Nova Guerra Fria e o Dilema Brasileiro

O renomado historiador Niall Ferguson compara a atual tensão entre Estados Unidos e China a uma nova Guerra Fria, com Taiwan emergindo como o principal ponto de discórdia. Em entrevista ao NeoFeed, Ferguson afirmou que o Brasil se encontra em uma posição delicada, “condenado a ficar no meio” desse conflito global. Apesar da distância geográfica reduzir os riscos iminentes, o país enfrenta o desafio de equilibrar suas relações econômicas com a China e sua posição geopolítica no Hemisfério Ocidental.

Ferguson ressalta a dificuldade de se manter não alinhado em um cenário de Guerra Fria, citando a Índia como exemplo de país que busca essa neutralidade. Para o Brasil, a estreita relação econômica com a China e a proximidade com os Estados Unidos criam uma tensão constante. Embora a manutenção dessa posição seja custosa, com tarifas americanas como um obstáculo, Ferguson considera improvável que o Brasil abandone seus laços com a China devido à sua importância econômica.

Oportunidades Perdidas na Revolução Tecnológica

O historiador critica a forma como o Brasil lida com suas vantagens competitivas, como a energia barata e as reservas de minerais críticos. Ele aponta que o país desperdiça oportunidades de se destacar na revolução da inteligência artificial (IA) devido a barreiras, como as altas tarifas sobre semicondutores, que desencorajam a instalação de data centers. Ferguson sugere que o Brasil poderia se tornar um protagonista na expansão de data centers, aproveitando sua energia acessível e atraindo investimentos americanos.

Além disso, Ferguson destaca o potencial do Brasil na exploração de minerais críticos e terras raras, recursos hoje dominados pela China. O desenvolvimento desses recursos poderia aumentar o valor estratégico do Brasil para os Estados Unidos e reconfigurar a relação entre os dois países. Ele defende uma maior abertura e participação do Brasil no cenário global para explorar suas vantagens.

IA: Um Caminho Americano ou Chinês?

Ferguson analisa a liderança em IA como um fator determinante para a próxima potência global dominante. Ele observa que a revolução da IA está sendo liderada pelos Estados Unidos e pela China, com poucos outros países conseguindo competir. Diante desse cenário, o Brasil enfrenta o dilema de adotar a estrutura tecnológica americana ou chinesa.

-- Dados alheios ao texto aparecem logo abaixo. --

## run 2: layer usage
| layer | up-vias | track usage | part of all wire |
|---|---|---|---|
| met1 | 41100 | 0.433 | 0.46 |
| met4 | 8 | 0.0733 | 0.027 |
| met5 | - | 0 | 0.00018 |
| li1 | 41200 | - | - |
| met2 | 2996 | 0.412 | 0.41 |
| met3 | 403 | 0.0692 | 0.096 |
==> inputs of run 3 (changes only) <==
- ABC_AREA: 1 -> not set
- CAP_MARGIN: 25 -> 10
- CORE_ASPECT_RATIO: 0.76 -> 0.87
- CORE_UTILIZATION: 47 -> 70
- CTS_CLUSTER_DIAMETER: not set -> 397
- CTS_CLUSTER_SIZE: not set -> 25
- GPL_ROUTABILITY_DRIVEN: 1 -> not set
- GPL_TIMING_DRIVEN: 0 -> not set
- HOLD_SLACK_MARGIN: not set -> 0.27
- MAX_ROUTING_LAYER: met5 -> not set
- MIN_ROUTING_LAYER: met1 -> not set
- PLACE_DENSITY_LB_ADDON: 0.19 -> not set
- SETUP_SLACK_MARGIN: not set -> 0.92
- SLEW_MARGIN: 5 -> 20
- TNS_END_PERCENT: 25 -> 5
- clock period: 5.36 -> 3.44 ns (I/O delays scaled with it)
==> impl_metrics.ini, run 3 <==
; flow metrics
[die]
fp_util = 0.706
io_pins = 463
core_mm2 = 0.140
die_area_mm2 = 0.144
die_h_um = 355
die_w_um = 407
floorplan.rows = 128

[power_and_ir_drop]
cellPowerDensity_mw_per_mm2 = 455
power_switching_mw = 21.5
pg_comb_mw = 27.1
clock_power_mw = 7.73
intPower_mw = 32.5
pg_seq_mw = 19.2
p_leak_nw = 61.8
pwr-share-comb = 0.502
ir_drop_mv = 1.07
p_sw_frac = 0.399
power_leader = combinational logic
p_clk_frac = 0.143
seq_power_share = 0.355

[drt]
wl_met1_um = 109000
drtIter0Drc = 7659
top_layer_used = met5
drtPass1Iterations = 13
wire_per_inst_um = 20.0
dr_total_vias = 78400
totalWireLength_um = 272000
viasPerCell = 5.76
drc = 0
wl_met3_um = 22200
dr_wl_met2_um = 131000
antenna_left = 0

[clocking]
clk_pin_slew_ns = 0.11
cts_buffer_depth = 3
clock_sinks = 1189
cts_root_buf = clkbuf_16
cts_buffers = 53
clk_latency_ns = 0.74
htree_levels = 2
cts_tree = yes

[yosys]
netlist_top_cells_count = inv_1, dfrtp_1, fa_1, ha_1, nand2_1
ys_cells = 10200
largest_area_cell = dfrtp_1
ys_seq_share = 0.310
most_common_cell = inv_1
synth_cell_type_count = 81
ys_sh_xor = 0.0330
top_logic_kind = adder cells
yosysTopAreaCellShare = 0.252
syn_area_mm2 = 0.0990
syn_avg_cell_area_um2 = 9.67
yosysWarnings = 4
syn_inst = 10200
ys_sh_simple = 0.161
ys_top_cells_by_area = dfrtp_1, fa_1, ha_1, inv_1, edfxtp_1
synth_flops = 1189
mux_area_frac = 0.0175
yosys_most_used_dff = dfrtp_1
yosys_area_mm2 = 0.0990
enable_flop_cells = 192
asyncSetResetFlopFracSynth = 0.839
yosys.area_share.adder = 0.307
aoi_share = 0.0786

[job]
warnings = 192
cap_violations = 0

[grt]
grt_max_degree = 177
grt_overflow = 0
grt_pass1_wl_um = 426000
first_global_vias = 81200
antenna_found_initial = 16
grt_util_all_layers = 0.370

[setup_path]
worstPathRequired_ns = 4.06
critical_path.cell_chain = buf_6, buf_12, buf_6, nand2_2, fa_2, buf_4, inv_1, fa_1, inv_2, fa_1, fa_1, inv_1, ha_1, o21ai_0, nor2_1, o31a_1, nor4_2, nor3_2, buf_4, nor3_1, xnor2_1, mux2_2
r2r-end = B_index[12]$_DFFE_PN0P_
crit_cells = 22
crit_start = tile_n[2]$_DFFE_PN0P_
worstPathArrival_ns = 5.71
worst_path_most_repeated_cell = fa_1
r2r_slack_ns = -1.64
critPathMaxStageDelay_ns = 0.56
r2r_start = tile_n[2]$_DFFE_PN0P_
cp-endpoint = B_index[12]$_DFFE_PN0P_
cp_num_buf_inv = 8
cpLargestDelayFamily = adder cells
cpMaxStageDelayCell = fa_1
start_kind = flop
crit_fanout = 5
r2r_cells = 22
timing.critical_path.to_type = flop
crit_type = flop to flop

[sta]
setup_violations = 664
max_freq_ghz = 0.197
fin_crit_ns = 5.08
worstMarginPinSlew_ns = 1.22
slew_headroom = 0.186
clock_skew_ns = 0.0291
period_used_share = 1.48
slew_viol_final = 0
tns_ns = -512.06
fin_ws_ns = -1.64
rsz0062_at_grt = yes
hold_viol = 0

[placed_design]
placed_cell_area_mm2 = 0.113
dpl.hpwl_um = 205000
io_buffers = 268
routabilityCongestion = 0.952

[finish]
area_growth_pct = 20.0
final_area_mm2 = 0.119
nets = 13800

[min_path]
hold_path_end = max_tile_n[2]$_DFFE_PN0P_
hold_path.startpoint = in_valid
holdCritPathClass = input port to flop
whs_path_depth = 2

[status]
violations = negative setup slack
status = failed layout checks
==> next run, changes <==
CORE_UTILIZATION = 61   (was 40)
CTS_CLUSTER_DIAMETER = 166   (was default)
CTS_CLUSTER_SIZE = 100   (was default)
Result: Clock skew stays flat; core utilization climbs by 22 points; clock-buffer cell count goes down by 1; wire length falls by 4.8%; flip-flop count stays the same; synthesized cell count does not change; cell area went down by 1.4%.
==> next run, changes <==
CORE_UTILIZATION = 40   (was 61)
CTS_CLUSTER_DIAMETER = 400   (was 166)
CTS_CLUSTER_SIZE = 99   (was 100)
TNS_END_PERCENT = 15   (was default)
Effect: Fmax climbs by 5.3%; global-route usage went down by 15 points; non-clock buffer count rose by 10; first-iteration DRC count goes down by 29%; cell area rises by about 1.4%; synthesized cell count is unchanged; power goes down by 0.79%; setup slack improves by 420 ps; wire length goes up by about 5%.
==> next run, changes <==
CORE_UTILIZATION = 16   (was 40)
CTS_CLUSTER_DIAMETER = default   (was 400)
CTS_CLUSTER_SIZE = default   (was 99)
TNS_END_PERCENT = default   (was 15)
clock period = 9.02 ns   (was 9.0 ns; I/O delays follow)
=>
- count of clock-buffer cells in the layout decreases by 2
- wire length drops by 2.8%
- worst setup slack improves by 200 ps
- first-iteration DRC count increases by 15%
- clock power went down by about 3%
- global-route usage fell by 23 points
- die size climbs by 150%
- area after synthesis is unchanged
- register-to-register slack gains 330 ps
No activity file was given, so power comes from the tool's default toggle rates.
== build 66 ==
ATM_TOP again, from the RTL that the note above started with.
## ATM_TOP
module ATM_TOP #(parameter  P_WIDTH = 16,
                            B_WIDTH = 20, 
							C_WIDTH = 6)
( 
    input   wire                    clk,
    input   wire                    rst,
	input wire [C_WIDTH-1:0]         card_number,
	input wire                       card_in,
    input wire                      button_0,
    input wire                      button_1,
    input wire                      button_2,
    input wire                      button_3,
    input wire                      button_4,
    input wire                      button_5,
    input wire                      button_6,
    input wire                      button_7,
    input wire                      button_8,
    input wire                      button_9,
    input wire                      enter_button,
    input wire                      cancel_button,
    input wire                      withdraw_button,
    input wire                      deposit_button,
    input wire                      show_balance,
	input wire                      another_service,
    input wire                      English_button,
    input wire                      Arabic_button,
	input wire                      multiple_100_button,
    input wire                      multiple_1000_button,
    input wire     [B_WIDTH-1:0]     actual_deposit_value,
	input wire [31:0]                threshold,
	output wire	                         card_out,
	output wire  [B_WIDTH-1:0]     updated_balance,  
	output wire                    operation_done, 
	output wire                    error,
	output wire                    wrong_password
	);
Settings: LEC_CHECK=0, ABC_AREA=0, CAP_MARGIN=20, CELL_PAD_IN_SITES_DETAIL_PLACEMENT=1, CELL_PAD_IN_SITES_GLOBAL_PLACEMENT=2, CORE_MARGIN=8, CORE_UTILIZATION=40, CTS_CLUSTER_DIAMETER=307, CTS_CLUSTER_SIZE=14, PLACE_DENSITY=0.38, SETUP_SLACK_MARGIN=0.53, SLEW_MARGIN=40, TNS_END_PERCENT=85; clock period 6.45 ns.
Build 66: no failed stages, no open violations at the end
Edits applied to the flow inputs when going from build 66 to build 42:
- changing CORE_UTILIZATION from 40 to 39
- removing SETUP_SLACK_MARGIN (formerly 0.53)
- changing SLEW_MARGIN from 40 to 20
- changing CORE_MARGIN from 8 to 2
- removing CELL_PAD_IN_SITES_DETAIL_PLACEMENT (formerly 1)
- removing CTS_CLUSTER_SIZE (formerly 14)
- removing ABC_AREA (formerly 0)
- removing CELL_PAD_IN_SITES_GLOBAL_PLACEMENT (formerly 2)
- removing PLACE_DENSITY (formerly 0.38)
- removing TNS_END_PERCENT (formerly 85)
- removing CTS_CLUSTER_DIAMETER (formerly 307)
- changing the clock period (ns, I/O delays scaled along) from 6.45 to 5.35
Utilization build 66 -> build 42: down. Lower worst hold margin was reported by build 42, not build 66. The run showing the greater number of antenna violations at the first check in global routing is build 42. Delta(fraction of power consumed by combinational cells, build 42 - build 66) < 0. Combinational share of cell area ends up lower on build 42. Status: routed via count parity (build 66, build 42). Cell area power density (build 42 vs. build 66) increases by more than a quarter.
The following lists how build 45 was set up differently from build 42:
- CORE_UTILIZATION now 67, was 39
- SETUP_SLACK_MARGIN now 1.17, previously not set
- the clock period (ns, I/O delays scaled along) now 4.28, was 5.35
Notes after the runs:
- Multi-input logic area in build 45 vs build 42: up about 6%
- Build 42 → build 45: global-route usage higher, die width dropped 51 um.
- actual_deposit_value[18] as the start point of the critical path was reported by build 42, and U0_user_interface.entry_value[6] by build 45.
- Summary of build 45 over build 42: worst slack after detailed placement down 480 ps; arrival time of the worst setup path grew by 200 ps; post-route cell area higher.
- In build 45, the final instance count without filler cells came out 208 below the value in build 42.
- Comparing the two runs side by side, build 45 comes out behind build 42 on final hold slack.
## flow/config.mk

```make
export PLATFORM = sky130hd
export DESIGN_NAME = router_top
export DESIGN_NICKNAME = router_top
export VERILOG_FILES = /design/flow/design.v
export SDC_FILE = /design/flow/constraint.sdc
export NUM_CORES = 4
export LEC_CHECK = 0
export ABC_AREA = 1
export CAP_MARGIN = 20
export CORE_MARGIN = 2
export CORE_UTILIZATION = 70
export CTS_CLUSTER_DIAMETER = 27
export CTS_CLUSTER_SIZE = 72
export PLACE_DENSITY_LB_ADDON = 0.01
export SETUP_SLACK_MARGIN = 0.57
export SLEW_MARGIN = 20
```

## flow/constraint.sdc

```tcl
create_clock -name core_clock -period 1.98 [get_ports {clock}]
set_input_delay 0.3960 -clock core_clock [delete_from_list [all_inputs] [get_ports {clock}]]
set_output_delay 0.3960 -clock core_clock [all_outputs]
set_load 0.01 [all_outputs]
```

## flow/design.v

```verilog
module router_top (
    input clock,
    input resetn,
    input packet_valid,
    input [7:0] data_in,
    input read_enb_0, read_enb_1, read_enb_2,
    output [7:0] data_out_0, data_out_1, data_out_2,
    output vld_out_0, vld_out_1, vld_out_2,
    output err,
    output busy
);
    wire [7:0] dout;
    wire [2:0] write_enb;
    wire [2:0] soft_reset;
    wire write_enb_reg;
    wire [2:0] read_enb;
    wire [2:0] empty;
    wire [2:0] full;
    wire lfd_state;
    wire detect_add;
    wire ld_state;
    wire laf_state;
    wire full_state;
    wire fifo_full;
    wire rst_int_reg;
    wire parity_done;
    wire low_packet_valid;
    assign read_enb = {read_enb_2, read_enb_1, read_enb_0};
    router_fsm FSM (.clock(clock), .resetn(resetn), .packet_valid(packet_valid), .data_in(data_in), .parity_done(parity_done), .soft_reset_0(soft_reset[0]), .soft_reset_1(soft_reset[1]), .soft_reset_2(soft_reset[2]), .fifo_full(fifo_full), .low_packet_valid(low_packet_valid), .fifo_empty_0(empty[0]), .fifo_empty_1(empty[1]), .fifo_empty_2(empty[2]), .detect_add(detect_add), .ld_state(ld_state), .laf_state(laf_state), .lfd_state(lfd_state), .full_state(full_state), .write_enb_reg(write_enb_reg), .rst_int_reg(rst_int_reg), .busy(busy));
    router_register REG (.clock(clock), .resetn(resetn), .packet_valid(packet_valid), .data_in(data_in), .fifo_full(fifo_full), .detect_add(detect_add), .ld_state(ld_state), .laf_state(laf_state), .full_state(full_state), .lfd_state(lfd_state), .rst_int_reg(rst_int_reg), .err(err), .parity_done(parity_done), .low_packet_valid(low_packet_valid), .dout(dout));
    router_sync SYNC (.clock(clock), .resetn(resetn), .data_in(data_in), .detect_add(detect_add), .write_enb_reg(write_enb_reg), .read_enb_0(read_enb_0), .read_enb_1(read_enb_1), .read_enb_2(read_enb_2), .write_enb(write_enb), .fifo_full(fifo_full), .full_0(full[0]), .full_1(full[1]), .full_2(full[2]), .empty_0(empty[0]), .empty_1(empty[1]), .empty_2(empty[2]), .soft_reset_0(soft_reset[0]), .soft_reset_1(soft_reset[1]), .soft_reset_2(soft_reset[2]), .vld_out_0(vld_out_0), .vld_out_1(vld_out_1), .vld_out_2(vld_out_2));
    router_fifo FIFO0 (.clock(clock), .resetn(resetn), .soft_reset(soft_reset[0]), .write_enb(write_enb[0]), .read_enb(read_enb[0]), .data_in({lfd_state, dout}), .lfd_state(lfd_state), .full(full[0]), .empty(empty[0]), .data_out(data_out_0));
    router_fifo FIFO1 (.clock(clock), .resetn(resetn), .soft_reset(soft_reset[1]), .write_enb(write_enb[1]), .read_enb(read_enb[1]), .data_in({lfd_state, dout}), .lfd_state(lfd_state), .full(full[1]), .empty(empty[1]), .data_out(data_out_1));
    router_fifo FIFO2 (.clock(clock), .resetn(resetn), .soft_reset(soft_reset[2]), .write_enb(write_enb[2]), .read_enb(read_enb[2]), .data_in({lfd_state, dout}), .lfd_state(lfd_state), .full(full[2]), .empty(empty[2]), .data_out(data_out_2));
endmodule
module router_fsm (
    input clock, resetn,
    input packet_valid,
    input [7:0] data_in,
    input fifo_full, fifo_empty_0, fifo_empty_1, fifo_empty_2,
    input soft_reset_0, soft_reset_1, soft_reset_2,
    input parity_done, low_packet_valid,
    output reg detect_add, ld_state, laf_state, lfd_state, full_state,
    output reg write_enb_reg, rst_int_reg, busy
);
    parameter DECODE_ADDRESS = 3'b000,
              LOAD_FIRST_DATA = 3'b001,
              LOAD_DATA = 3'b010,
              LOAD_PARITY = 3'b011,
              FIFO_FULL_STATE = 3'b100,
              LOAD_AFTER_FULL = 3'b101,
              DECODE_ADDRESS_WAIT = 3'b110,
              CHECK_PARITY_ERROR = 3'b111;
    reg [2:0] state, next_state;
    reg [1:0] addr;
    always @(posedge clock) begin
        if (~resetn)
            state <= DECODE_ADDRESS;
        else if ((soft_reset_0 && addr == 2'b00) ||
                 (soft_reset_1 && addr == 2'b01) ||
                 (soft_reset_2 && addr == 2'b10))
            state <= DECODE_ADDRESS;
        else
            state <= next_state;
    end
    always @(posedge clock) begin
        if (~resetn)
            addr <= 2'b00;
        else if (detect_add)
            addr <= data_in[1:0];
    end
    always @(*) begin
        next_state = state;
        case (state)
            DECODE_ADDRESS: begin
                if ((packet_valid && (data_in[1:0] == 2'b00) && fifo_empty_0) ||
                    (packet_valid && (data_in[1:0] == 2'b01) && fifo_empty_1) ||
                    (packet_valid && (data_in[1:0] == 2'b10) && fifo_empty_2))
                    next_state = LOAD_FIRST_DATA;
                else if ((packet_valid && (data_in[1:0] == 2'b00) && ~fifo_empty_0) ||
                         (packet_valid && (data_in[1:0] == 2'b01) && ~fifo_empty_1) ||
                         (packet_valid && (data_in[1:0] == 2'b10) && ~fifo_empty_2))
                    next_state = DECODE_ADDRESS_WAIT;
            end
            DECODE_ADDRESS_WAIT: begin
                if ((addr == 2'b00 && fifo_empty_0) ||
                    (addr == 2'b01 && fifo_empty_1) ||
                    (addr == 2'b10 && fifo_empty_2))
                    next_state = LOAD_FIRST_DATA;
            end
            LOAD_FIRST_DATA: begin
                if (fifo_full)
                    next_state = FIFO_FULL_STATE;
                else
                    next_state = LOAD_DATA;
            end
            LOAD_DATA: begin
                if (fifo_full)
                    next_state = FIFO_FULL_STATE;
                else if (~packet_valid)
                    next_state = LOAD_PARITY;
            end
            LOAD_PARITY: begin
                next_state = CHECK_PARITY_ERROR;
            end
            FIFO_FULL_STATE: begin
                if (~fifo_full)
                    next_state = LOAD_AFTER_FULL;
            end
            LOAD_AFTER_FULL: begin
                if (~parity_done && low_packet_valid)
                    next_state = LOAD_PARITY;
                else if (~parity_done && ~low_packet_valid)
                    next_state = LOAD_DATA;
                else if (parity_done)
                    next_state = DECODE_ADDRESS;
            end
            CHECK_PARITY_ERROR: begin
                if (~fifo_full)
                    next_state = DECODE_ADDRESS;
                else
                    next_state = FIFO_FULL_STATE;
            end
        endcase
    end
    always @(*) begin
        detect_add = 0;
        ld_state = 0;
        laf_state = 0;
        lfd_state = 0;
        full_state = 0;
        write_enb_reg = 0;
        rst_int_reg = 0;
        busy = 0;
        case (state)
            DECODE_ADDRESS: begin
                detect_add = 1;
            end
            DECODE_ADDRESS_WAIT: begin
                detect_add = 1;
            end
            LOAD_FIRST_DATA: begin
                lfd_state = 1;
                busy = 1;
            end
            LOAD_DATA: begin
                ld_state = 1;
                write_enb_reg = 1;
                busy = 1;
            end
            LOAD_PARITY: begin
                busy = 1;
            end
            FIFO_FULL_STATE: begin
                full_state = 1;
                busy = 1;
            end
            LOAD_AFTER_FULL: begin
                laf_state = 1;
                busy = 1;
            end
            CHECK_PARITY_ERROR: begin
                rst_int_reg = 1;
                busy = 1;
            end
        endcase
    end
endmodule
module router_register (
    input clock, resetn, packet_valid,
    input [7:0] data_in,
    input fifo_full, detect_add, ld_state, laf_state, full_state, lfd_state, rst_int_reg,
    output reg err, parity_done, low_packet_valid,
    output reg [7:0] dout
);
    reg [7:0] hold_header_byte, fifo_full_header_byte, internal_parity, packet_parity_byte;
    reg [7:0] fifo_full_data_reg;  
    reg [5:0] count;  
    always @(posedge clock) begin
        if (~resetn)
            hold_header_byte <= 8'b0;
        else if (detect_add && packet_valid)
            hold_header_byte <= data_in;
    end
    always @(posedge clock) begin
        if (~resetn)
            fifo_full_header_byte <= 8'b0;
        else if (detect_add && packet_valid)
            fifo_full_header_byte <= data_in;
    end
    always @(posedge clock) begin
        if (~resetn)
            fifo_full_data_reg <= 8'b0;
        else if (ld_state && fifo_full)
            fifo_full_data_reg <= data_in;
    end
    always @(*) begin
        if (lfd_state)
            dout = hold_header_byte;
        else if (ld_state && ~fifo_full)
            dout = data_in;
        else if (ld_state && fifo_full)
            dout = fifo_full_data_reg;
        else if (laf_state)
            dout = fifo_full_header_byte;
        else
            dout = 8'b0;
    end
    always @(posedge clock) begin
        if (~resetn)
            internal_parity <= 8'b0;
        else if (detect_add)
            internal_parity <= 8'b0;
        else if (lfd_state && packet_valid)
            internal_parity <= internal_parity ^ hold_header_byte;
        else if (ld_state && packet_valid && ~full_state)
            internal_parity <= internal_parity ^ data_in;
    end
    always @(posedge clock) begin
        if (~resetn)
            packet_parity_byte <= 8'b0;
        else if (detect_add && packet_valid)
            packet_parity_byte <= 8'b0;
        else if ((ld_state && ~packet_valid) || (laf_state && ~packet_valid && ~parity_done))
            packet_parity_byte <= data_in;
    end
    always @(posedge clock) begin
        if (~resetn)
            count <= 6'b0;
        else if (detect_add)
            count <= data_in[7:2];  
        else if (ld_state && packet_valid)
            count <= count - 1;
    end
    always @(posedge clock) begin
        if (~resetn)
            low_packet_valid <= 0;
        else
            low_packet_valid <= ~packet_valid;
    end
    always @(posedge clock) begin
        if (~resetn)
            parity_done <= 0;
        else if (detect_add)
            parity_done <= 0;
        else if ((count == 0) && (ld_state || laf_state) && (~packet_valid))
            parity_done <= 1;
    end
    always @(posedge clock) begin
        if (~resetn)
            err <= 0;
        else if (rst_int_reg)
            err <= 0;
        else if (parity_done)
            err <= (internal_parity != packet_parity_byte);
    end
endmodule
module router_sync (
    input clock, resetn,
    input [7:0] data_in,
    input detect_add, write_enb_reg,
    input read_enb_0, read_enb_1, read_enb_2,
    input empty_0, empty_1, empty_2,
    input full_0, full_1, full_2,
    output reg [2:0] write_enb,
    output reg fifo_full,
    output reg vld_out_0, vld_out_1, vld_out_2,
    output reg soft_reset_0, soft_reset_1, soft_reset_2
);
    reg [1:0] internal_addr;
    reg [4:0] timer_0, timer_1, timer_2;  
    always @(posedge clock) begin
        if (~resetn)
            internal_addr <= 2'b0;
        else if (detect_add)
            internal_addr <= data_in[1:0];
    end
    always @(*) begin
        case (internal_addr)
            2'b00: write_enb = {2'b0, write_enb_reg};
            2'b01: write_enb = {1'b0, write_enb_reg, 1'b0};
            2'b10: write_enb = {write_enb_reg, 2'b0};
            default: write_enb = 3'b0;
        endcase
    end
    always @(*) begin
        case (internal_addr)
            2'b00: fifo_full = full_0;
            2'b01: fifo_full = full_1;
            2'b10: fifo_full = full_2;
            default: fifo_full = 0;
        endcase
    end
    always @(posedge clock) begin
        if (~resetn) begin
            vld_out_0 <= 0;
            timer_0 <= 0;
            soft_reset_0 <= 0;
        end else begin
            if (~empty_0)
                vld_out_0 <= 1;
            else
                vld_out_0 <= 0;
            if (vld_out_0 && ~read_enb_0)
                timer_0 <= timer_0 + 1;
            else
                timer_0 <= 0;
            if (timer_0 == 29) begin
                soft_reset_0 <= 1;
                vld_out_0 <= 0;
                timer_0 <= 0;
            end else
                soft_reset_0 <= 0;
        end
    end
    always @(posedge clock) begin
        if (~resetn) begin
            vld_out_1 <= 0;
            timer_1 <= 0;
            soft_reset_1 <= 0;
        end else begin
            if (~empty_1)
                vld_out_1 <= 1;
            else
                vld_out_1 <= 0;
            if (vld_out_1 && ~read_enb_1)
                timer_1 <= timer_1 + 1;
            else
                timer_1 <= 0;
            if (timer_1 == 29) begin
                soft_reset_1 <= 1;
                vld_out_1 <= 0;
                timer_1 <= 0;
            end else
                soft_reset_1 <= 0;
        end
    end
    always @(posedge clock) begin
        if (~resetn) begin
            vld_out_2 <= 0;
            timer_2 <= 0;
            soft_reset_2 <= 0;
        end else begin
            if (~empty_2)
                vld_out_2 <= 1;
            else
                vld_out_2 <= 0;
            if (vld_out_2 && ~read_enb_2)
                timer_2 <= timer_2 + 1;
            else
                timer_2 <= 0;
            if (timer_2 == 29) begin
                soft_reset_2 <= 1;
                vld_out_2 <= 0;
                timer_2 <= 0;
            end else
                soft_reset_2 <= 0;
        end
    end
endmodule
module router_fifo (
    input clock, resetn, soft_reset,
    input write_enb, read_enb, lfd_state,
    input [8:0] data_in,  
    output reg [7:0] data_out,  
    output reg full, empty
);
    reg [8:0] mem [15:0];  
    reg [3:0] wr_ptr, rd_ptr;  
    reg [4:0] count;  
    always @(posedge clock) begin
        if (~resetn || soft_reset)
            wr_ptr <= 0;
        else if (write_enb && ~full)
            wr_ptr <= wr_ptr + 1;
    end
    always @(posedge clock) begin
        if (~resetn || soft_reset)
            rd_ptr <= 0;
        else if (read_enb && ~empty)
            rd_ptr <= rd_ptr + 1;
    end
    always @(posedge clock) begin
        if (~resetn || soft_reset)
            count <= 0;
        else begin
            case ({write_enb & ~full, read_enb & ~empty})
                2'b10: count <= count + 1;
                2'b01: count <= count - 1;
                default: count <= count;
            endcase
        end
    end
    always @(*) begin
        full = (count == 16);
        empty = (count == 0);
    end
    always @(posedge clock) begin
        if (write_enb && ~full)
            mem[wr_ptr] <= data_in;
    end
    always @(posedge clock) begin
        if (~resetn)
            data_out <= 8'b0;
        else if (soft_reset)
            data_out <= 8'b0;
        else if (read_enb && ~empty)
            data_out <= mem[rd_ptr][7:0];
        else if (empty)
            data_out <= 8'b0;
    end
endmodule
```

Sua recomendação pende para a aproximação com o ecossistema americano de IA. Ferguson argumenta que os modelos chineses estão atrelados ao Partido Comunista Chinês, enquanto os Estados Unidos compartilham valores democráticos e de liberdade individual com o Brasil. Ele considera inviável a construção de uma estrutura tecnológica totalmente nacional, dada a complexidade e o custo de desenvolvimento de IA, computação em nuvem e semicondutores. Para ele, o navio da criação de empresas de IA próprias já partiu para o Brasil e outros países europeus.